Molybdenum disulfide-grafted carbon nanotubes for the electrochemical detection of acetaminophen with ultra-sensitivity

Abstract

The overuse of acetaminophen (APAP) poses significant health risks to human health, which necessitates the development of an efficient and rapid detection method for APAP. Hence, an electrochemical sensor using molybdenum disulfide-grafted carbon nanotubes (MoS₂/CNTs) was developed for the ultra-sensitive detection of acetaminophen (APAP). The linear detection range of the sensor was 0.07 to 150 µM, and the limit of detection for APAP was 0.43 µM. The MoS₂/CNTs composite demonstrated significantly enhanced catalytic activity toward APAP, attributed to its enormous specific surface area and effective electron transport characteristics.
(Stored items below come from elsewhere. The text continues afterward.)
## src/rtl/mux_pkg.sv

```systemverilog
// Shared constants and helpers for the round-robin channel mux.
package mux_pkg;

   localparam logic MODE_FIXED = 1'b0;
   localparam logic MODE_RR    = 1'b1;

   // Index width for n channels; never narrower than one bit.
   function automatic int idx_w(input int n);
      return (n > 1) ? $clog2(n) : 1;
   endfunction

endpackage

```

## src/rtl/rr_arbiter.sv

```systemverilog
// Grant selection: fixed channel select or round-robin search from ptr.
module rr_arbiter
   import mux_pkg::*;
#(
   parameter int NCH = 4,
   parameter int IW  = idx_w(NCH)
) (
   input  logic [NCH-1:0] req,
   input  logic [IW-1:0]  ptr,
   input  logic           mode,
   input  logic [IW-1:0]  sel,
   output logic [NCH-1:0] grant,
   output logic [IW-1:0]  idx
);

   logic found;
   int   c;

   always_comb begin
      grant = '0;
      idx   = '0;
      found = 1'b0;
      c     = 0;
      if (mode == MODE_FIXED) begin
         // sel beyond the last channel grants nothing
         if (int'(sel) < NCH) begin
            if (req[sel]) begin
               grant[sel] = 1'b1;
               idx        = sel;
            end
         end
      end else begin
         for (int k = 0; k < NCH; k++) begin
            c = int'(ptr) + k;
            if (c >= NCH) c = c - NCH;
            if (!found && req[c]) begin
               found    = 1'b1;
               grant[c] = 1'b1;
               idx      = IW'(c);
            end
         end
      end
   end

endmodule

```

## src/rtl/rr_mux.sv

```systemverilog
// Registered N-channel mux with fixed or round-robin selection.
// Optional out_parity output when RR_MUX_PARITY_EN is defined.
module rr_mux
   import mux_pkg::*;
#(
   parameter int WIDTH = 32,
   parameter int NCH   = 4
) (
   input  logic                     clk,
   input  logic                     reset,
   input  logic [NCH-1:0]           in_valid,
   input  logic [NCH*WIDTH-1:0]     in_data,
   output logic [NCH-1:0]           in_ready,
   input  logic                     mode,
   input  logic [idx_w(NCH)-1:0]    sel,
   output logic                     out_valid,
   input  logic                     out_ready,
   output logic [WIDTH-1:0]         out_data,
   output logic [idx_w(NCH)-1:0]    out_ch
`ifdef RR_MUX_PARITY_EN
   ,
   output logic                     out_parity
`endif
);

   localparam int IW = idx_w(NCH);

   logic [NCH-1:0]   grant;
   logic [IW-1:0]    gidx;
   logic [IW-1:0]    ptr;
   logic             can_load;
   logic             accept;
   logic [WIDTH-1:0] data_next;

   rr_arbiter #(.NCH(NCH), .IW(IW)) u_arb (
      .req   (in_valid),
      .ptr   (ptr),
      .mode  (mode),
      .sel   (sel),
      .grant (grant),
      .idx   (gidx)
   );

   // Output register may take a word when empty or draining this cycle.
   assign can_load  = !reset && (!out_valid || out_ready);
   assign in_ready  = can_load ? grant : '0;
   assign accept    = |in_ready;
   assign data_next = in_data[int'(gidx)*WIDTH +: WIDTH];

   always_ff @(posedge clk) begin
      if (reset) begin
         out_valid <= 1'b0;
         out_data  <= '0;
         out_ch    <= '0;
         ptr       <= '0;
      end else if (accept) begin
         out_valid <= 1'b1;
         out_data  <= data_next;
         out_ch    <= gidx;
         ptr       <= (int'(gidx) == NCH - 1) ? '0 : IW'(int'(gidx) + 1);
      end else if (out_ready) begin
         out_valid <= 1'b0;
      end
   end

`ifdef RR_MUX_PARITY_EN
   always_ff @(posedge clk) begin
      if (reset) begin
         out_parity <= 1'b0;
      end else if (accept) begin
         out_parity <= ^data_next;
      end
   end
`endif

endmodule

```

## config.mk

```make
export PLATFORM = sky130hd
export DESIGN_NAME = rr_mux
export DESIGN_NICKNAME = d
export VERILOG_FILES = /design/src/rtl/mux_pkg.sv /design/src/rtl/rr_arbiter.sv /design/src/rtl/rr_mux.sv
export SDC_FILE = /design/constraint.sdc
export NUM_CORES = 1
export LEC_CHECK = 0
export BUFFER_PORTS_ARGS = -buffer_cell sky130_fd_sc_hd__buf_2
export CORE_MARGIN = 2
export CORE_UTILIZATION = 30
export CTS_BUF_LIST = sky130_fd_sc_hd__clkbuf_8
export CTS_CLUSTER_SIZE = 14
export DETAILED_ROUTE_END_ITERATION = 10
export SETUP_SLACK_MARGIN = 0.5
export SLEW_MARGIN = 20
export SYNTH_ARGS = -nofsm -noshare
export SYNTH_HDL_FRONTEND = slang
export SYNTH_SLANG_ARGS = --single-unit
export TNS_END_PERCENT = 1
```

## constraint.sdc

```tcl
create_clock -name clk -period 4.4 [get_ports clk]
set_input_delay 0.22 -clock clk [delete_from_list [all_inputs] [get_ports clk]]
set_output_delay 0.22 -clock clk [all_outputs]
set_load 0.01 [all_outputs]
```

==> flow_summary.json, run 1 <==
{
  "synth_seq_area_share_pct": 22.3,
  "min_path_type": "primary input to register",
  "reg2regPathDepth": 9,
  "slew_margin_rel_pct": 62.4,
  "die_area_um2": 12000,
  "start_util_pct": 30.7,
  "final_period_minus_worst_setup_slack_ns": 3.65,
  "drc_errors": 0,
  "cts_root_buf": "clkbuf_8",
  "max_cap_violations": 0,
  "postLayoutCellArea_um2": 4350,
  "synth-main-ff-cell": "dfxtp_1",
  "ff2ff_setup_slack_ns": 0.75,
  "post_synth_main_area_contributors": "mux2i_1, dfxtp_1, mux2_4",
  "grt_antenna_before_repair": 0,
  "die_width_um": 109,
  "tightestPinTransition_ns": 0.564,
  "post-dp-hpwl_mm": 6.53,
  "power_switching_mw": 0.918,
  "core_area_um2": 10800,
  "yosys_warnings": 0,
  "detail_route.vias_per_cell": 4.72,
  "power_frac_seq_pct": 26.6,
  "count_of_final_max_slew_check_failures": 0,
  "crit-reg2reg-launch": "ptr[0]",
  "htree_num_levels": 2,
  "powerDensity_nw_per_um2": 530,
  "critical_path.max_fanout": 19,
  "worst_skew_pair.late_latency_ns": 0.29,
  "drt_wl_total_mm": 8.17,
  "power_frac_clock_pct": 11.9,
  "synth_seq_cells": 37,
  "number_of_buffers_created_by_cts": 5,
  "layout.core_utilization_pct": 40.1,
  "synth_cell_type_count": 42,
  "finalNetCount": 620,
  "total_leakage_power_nw": 2.16,
  "drt-wirelength-per-cell_um": 13.2,
  "worstPathArrival_ns": 3.83,
  "setup.worst_path.class": "register to register",
  "tritoncts": "yes",
  "ctsResizeCount": 0,
  "fin_tns_setup_ns": 0,
  "max_clock_freq_mhz": 274,
  "drive_above_1_share_pct": 49.7,
  "required_worst_endpoint_ns": 4.58,
  "worst_clock_skew_ns": 0.00679,
  "mappedNetlistArea_um2": 3330,
  "ant_nets": 0,
  "end_of_the_worst_hold_path": "out_valid",
  "synthCells": 313,
  "power.share.combinational_pct": 61.5,
  "cp-start-kind": "register",
  "cts_setup_buffers": 0,
  "tritoncts_num_sinks": 37,
  "io_buffer_count": 176,
  "sw_frac_of_total_pct": 39.8,
  "timing.hold.worst_path_depth": 3,
  "place_area_um2": 4240,
  "final-setup-viol-count": 0,
  "async_reset_ff_share_pct": 0,
  "final_hold_violating_endpoints": 0,
  "num_antenna_cells": 0,
  "cts.reportedPaths.clkPinSlew_ns": 0.08,
  "placementRows": 38,
  "hold_buffers": 0,
  "via_count_of_the_first_global_routing_pass": 2774,
  "synth_top_cell_area_share_pct": 30.1,
  "synth.avg_cell_area_um2": 10.6,
  "grt_max_degree": 39,
  "endpoint_kind": "register",
  "worst_r2r_endpoint": "out_ch[1]",
  "synth_enable_flop_cells": 0,
  "chipHeight_um": 109,
  "globalRouteTotalUtil_pct": 13.1,
  "netlist.top_cell.by_area": "mux2i_1",
  "rsz0062_at_grt": "no",
  "boundaryPins": 177,
  "cts_max_path_buffers": 2,
  "detail_route.iter0.violations": 52,
  "flow.area_growth_from_synthesis_pct": 30.6,
  "num_vias": 2913,
  "intPower_mw": 1.39,
  "syn-num-nets": 457,
  "period_share_pct": 83.0,
  "min-delay-start": "out_ready",
  "worst_ir_drop_vdd_mv": 0.201,
  "grt_pass1_wl_mm": 12.5,
  "drtPass1Iterations": 4,
  "status": "completed",
  "finalWeightedCongestion": 0.819,
  "grt.overflow.total": 0
}
sequential cells by signal, summed over array words and instances, names as in the netlist:
name,cells
out_ch,2
out_valid,1
out_data,32
ptr,2
cells by family after synthesis:
family	Yosys count	share of synthesized area [%]
buf+inv	30	6.84
simple gates	68	13.5
mux	143	48.3
flops	37	22.3
fa+ha+maj	6	2.26
compound gates	29	6.84
critical path, cell delays in order, from the launching register on:
cell and delay (ns):
dfxtp_1 0.61, clkinv_1 0.37, ha_1 0.58, mux2i_1 0.35, mux2i_1 0.21, a31oi_1 0.23, a31oi_1 0.17, nor4_4 0.31
buf_4 0.35, mux2_1 0.35
through the flow:
stage / total power [mW] / instances / hold WS [ns] / setup slack [ns]
finish: 2.30 / 617 / 0.236 / 0.750
global placement: 2.02 / 609 / 0.458 / 0.859
global route: 2.49 / 617 / 0.277 / 0.506
detailed placement: 2.06 / 609 / 0.463 / 0.772
CTS: 2.34 / 617 / 0.222 / 0.765
floorplan: 1.72 / 313 / 0.414 / 1.18
layout by cell type, fill, tap and decap left out, drive strengths merged, types with 2 or more instances in the layout:
cell / synthesis / layout
o31ai: 4 / 4
ha: 6 / 6
nor3b: 3 / 3
a31oi: 13 / 13
and3b: 3 / 3
clkbuf: 5 / 7
and2: 4 / 4
mux4: 2 / 2
inv: 3 / 4
mux2i: 100 / 100
nor3: 2 / 2
o21ai: 4 / 4
buf: 21 / 182
nand2: 2 / 2
o221ai: 2 / 2
nor2: 4 / 4
nor4: 2 / 2
and3: 3 / 3
nor2b: 8 / 8
dfxtp: 37 / 37
mux2: 41 / 41
nand2b: 33 / 33
routing by layer:
layer | global-route usage [%] | up-vias | share of wire [%]
li1 | - | 1468 | -
met1 | 14.6 | 1315 | 39
met2 | 24.2 | 123 | 51
met3 | 3.73 | 7 | 8.3
met4 | 3.35 | 0 | 1.0
met5 | 0 | - | 0
synthesized netlist by cell type, types with 2 or more instances:
cell type  number
mux2_1          4
mux2_4         27
and2_1          4
nor2_1          4
clkbuf_1        5
and3b_1         3
inv_1           3
nor2b_1         8
mux2i_1       100
dfxtp_1        37
ha_1            6
nand2b_1       33
buf_2           8
mux4_2          2
buf_12          3
o221ai_1        2
and3_1          3
buf_4           3
a31oi_1        12
o31ai_1         4
nand2_1         2
nor3b_1         3
mux2_2         10
buf_6           6
o21ai_0         4
worst max path at each step:
stage | slack [ns] | endpoint | from
2_1_floorplan | 1.18 | ptr[1] | ptr[0]
3_3_place_gp | 0.86 | ptr[1] | ptr[0]
3_5_place_dp | 0.77 | ptr[1] | ptr[0]
4_1_cts | 0.76 | ptr[0] | ptr[0]
5_1_grt | 0.51 | ptr[1] | ptr[0]
6_report | 0.75 | out_ch[1] | ptr[0]
layout make-up:
| cell class | instances | area [um2] |
|---|---|---|
| Fill cell | 1113 | 6490 |
| Multi-Input combinational cell | 246 | 2390 |
| Timing Repair Buffer | 182 | 926 |
| Sequential cell | 37 | 741 |
| Tap cell | 140 | 175 |
| Clock buffer | 7 | 96.3 |
| Inverter | 4 | 15.0 |
| Clock inverter | 1 | 8.76 |
power by group through the flow:
stage | Combinational (mW) | Sequential (mW) | Clock (mW)
6_report | 1.42 | 0.614 | 0.275
5_1_grt | 1.54 | 0.639 | 0.305
4_1_cts | 1.44 | 0.616 | 0.289
3_5_place_dp | 1.44 | 0.619 | 0
3_3_place_gp | 1.41 | 0.618 | 0
2_1_floorplan | 1.03 | 0.684 | 0
No activity file was read; power rests on OpenSTA's default activity.
==> inputs of run 2 (changes only) <==
==> constraint.sdc (replaced) <==
create_clock -name clk -period 2.9 [get_ports clk]
set_input_delay 0.145 -clock clk [delete_from_list [all_inputs] [get_ports clk]]
set_output_delay 0.145 -clock clk [all_outputs]
set_load 0.01 [all_outputs]
==> flow_summary.json, run 2 (synthesis gave the netlist of run 1 again) <==
{
  "status": "completed",
  "worstPathArrival_ns": 2.86,
  "placementRows": 38,
  "tightestPinTransition_ns": 0.481,
  "final_hold_violating_endpoints": 0,
  "critPathSlowestCell": "o31ai_1",
  "worst_ir_drop_vdd_mv": 0.371,
  "tritoncts": "yes",
  "reg2regPathDepth": 10,
  "finalWeightedCongestion": 0.900,
  "drt_wl_total_mm": 8.52,
  "cts_root_buf": "clkbuf_8",
  "timing.critical_path.buf_inv": 3,
  "timing.hold.worst_path_depth": 3,
  "final-setup-viol-count": 0,
  "boundaryPins": 177,
  "setup.worst_path.class": "register to register",
  "tritoncts_num_sinks": 37,
  "number_of_buffers_created_by_cts": 5,
  "layout.cells.non_filler": 632,
  "postLayoutSetupSlackWorst_ns": 0.226,
  "crit_family": "compound AO/OA/AOI/OAI gates",
  "slew_margin_rel_pct": 67.0,
  "globalRouteTotalUtil_pct": 13.6,
  "drt-wirelength-per-cell_um": 13.5,
  "htree_num_levels": 2,
  "flow.area_growth_from_synthesis_pct": 43.5,
  "top_register": "out_data",
  "worst_skew_pair.late_latency_ns": 0.29,
  "powerDensity_nw_per_um2": 847,
  "num_antenna_cells": 0,
  "cell_chain_of_the_critical_path": "inv_4 > ha_4 > or3b_4 > a21boi_4 > o31ai_1 > a31oi_4 > nor4_4 > buf_4 > buf_12 > mux2_4",
  "max_cap_violations": 0,
  "die_width_um": 109,
  "design_power_total_mw": 4.05,
  "drc_errors": 0,
  "core_area_um2": 10800,
  "layout.core_utilization_pct": 44.1,
  "die_area_um2": 12000,
  "end_of_the_worst_hold_path": "out_valid",
  "drive_above_1_share_pct": 55.9,
  "period_share_pct": 92.2,
  "cts_max_path_buffers": 2,
  "crit-reg2reg-launch": "ptr[1]",
  "num_vias": 2936,
  "detail_route.iter0.violations": 48,
  "worst_clock_skew_ns": 0.00711,
  "grt_antenna_before_repair": 0,
  "postLayoutCellArea_um2": 4780,
  "ff2ff_setup_slack_ns": 0.23,
  "worst_r2r_endpoint": "out_ch[0]",
  "chipHeight_um": 109,
  "place_area_um2": 4400,
  "final_cell_mix": "buf_2, mux2i_1, dfxtp_1",
  "start_util_pct": 30.7,
  "total_leakage_power_nw": 2.30,
  "post-dp-hpwl_mm": 6.45,
  "grt_pass1_wl_mm": 13.1,
  "finalNetCount": 635,
  "endpoint_kind": "register",
  "cp_slowest_stage_delay_ns": 0.45,
  "final_period_minus_worst_setup_slack_ns": 2.67,
  "count_of_final_max_slew_check_failures": 0,
  "grt_max_degree": 39,
  "post-place-cells": 611,
  "placement.setup.worst_slack_ns": -0.146,
  "ant_nets": 0,
  "via_count_of_the_first_global_routing_pass": 2882,
  "grt.overflow.total": 0,
  "rsz0062_at_grt": "yes",
  "drtPass1Iterations": 6,
  "min-delay-start": "out_ready",
  "io_buffer_count": 176,
  "cp-start-kind": "register",
  "final_common_cell": "buf_2",
  "cts.reportedPaths.clkPinSlew_ns": 0.08,
  "detail_route.vias_per_cell": 4.65,
  "required_worst_endpoint_ns": 3.08,
  "critical_path.startpoint": "ptr[1]",
  "top_regs": "out_data x32, out_ch x2, ptr x2",
  "max_clock_freq_mhz": 374,
  "largest_register_ff_count": 32,
  "critical_path.max_fanout": 9,
  "min_path_type": "primary input to register"
}
-- run 2: cell count changes in the layout (fill, tap and decap cells not counted), sizes merged --
| cell | delta |
|---|---|
| buf | +15 |
| bufinv | +1 |
| clkbuf | -1 |
-- run 2: final cells by class --
cell class                 count  area, um2
fill                        1053       6060
inverter                       4       30.0
clock buffer                   6       82.6
timing repair buffer         197       1130
clock inverter                 2       33.8
tap                          140        175
multi-input combinational    246       2570
sequential                    37        748
-- run 2: how the worst max path moves through the flow --
| stage | endpoint | slack, ns | depth (start not counted) |
|---|---|---|---|
| after floorplan | ptr[0] | 0.27 | 11 |
| after global placement | out_ch[1] | 0.04 | 9 |
| after detailed placement | out_data[10] | -0.15 | 10 |
| after CTS | out_ch[0] | 0.28 | 10 |
| after global routing | out_data[25] | 0.12 | 11 |
| final | out_ch[0] | 0.23 | 10 |
-- run 2: power breakdown --
group	switching (mW)	internal, mW	total, mW
clock network	0.184	0.277	0.461
logic	1.23	1.43	2.66
registers	0.143	0.783	0.926
total	1.55	2.49	4.05
-- run 2: tightest hold or removal path: cells and delay by family --
| family | cells | cell delay (ns) |
|---|---|---|
| AND/OR/NAND/NOR | 1 | 0.11 |
| buffers and inverters | 1 | 0.07 |
| AO/OA/AOI/OAI | 1 | 0.06 |
-- run 2: per-layer routing --
| layer | vias up | track usage (%) | part of all wire [%] |
|---|---|---|---|
| met5 | - | 0 | 0 |
| met4 | 0 | 3.89 | 0.85 |
| met3 | 6 | 2.25 | 5.9 |
| met2 | 100 | 25.0 | 52 |
| met1 | 1329 | 16.2 | 42 |
| li1 | 1501 | - | - |
-- run 2: through the flow --
stage	hold WS, ns	setup TNS (ns)
after floorplan	0.339	0
after global routing	0.149	0
after CTS	0.144	0
final	0.146	0
after detailed placement	0.458	-2.58
after global placement	0.442	0
-- run 2: repair_timing --
| item | in CTS | in global routing |
|---|---|---|
| buffers inserted | 11 | 1 |
| resized for setup | 15 | 6 |
| setup endpoints to repair | 41 | 41 |
| gates cloned | 1 | 0 |
| pin swaps | 5 | 3 |
| hold buffers | 0 | 0 |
Electrochemical techniques, including impedance spectroscopy (EIS), cyclic voltammetry (CV), and differential pulse voltammetry (DPV), were further performed to assess the functionality of the sensor. Furthermore, the sensor exhibited high selectivity and excellent stability and reproducibility. Additionally, it was demonstrated to be effective for APAP detection across a range of authentic samples, including commercial tablets, tap water, and urine. The MoS₂/CNTs electrochemical sensor offers a sensitive, cost-effective solution for drug and biological small-molecule detection in environmental and medical fields.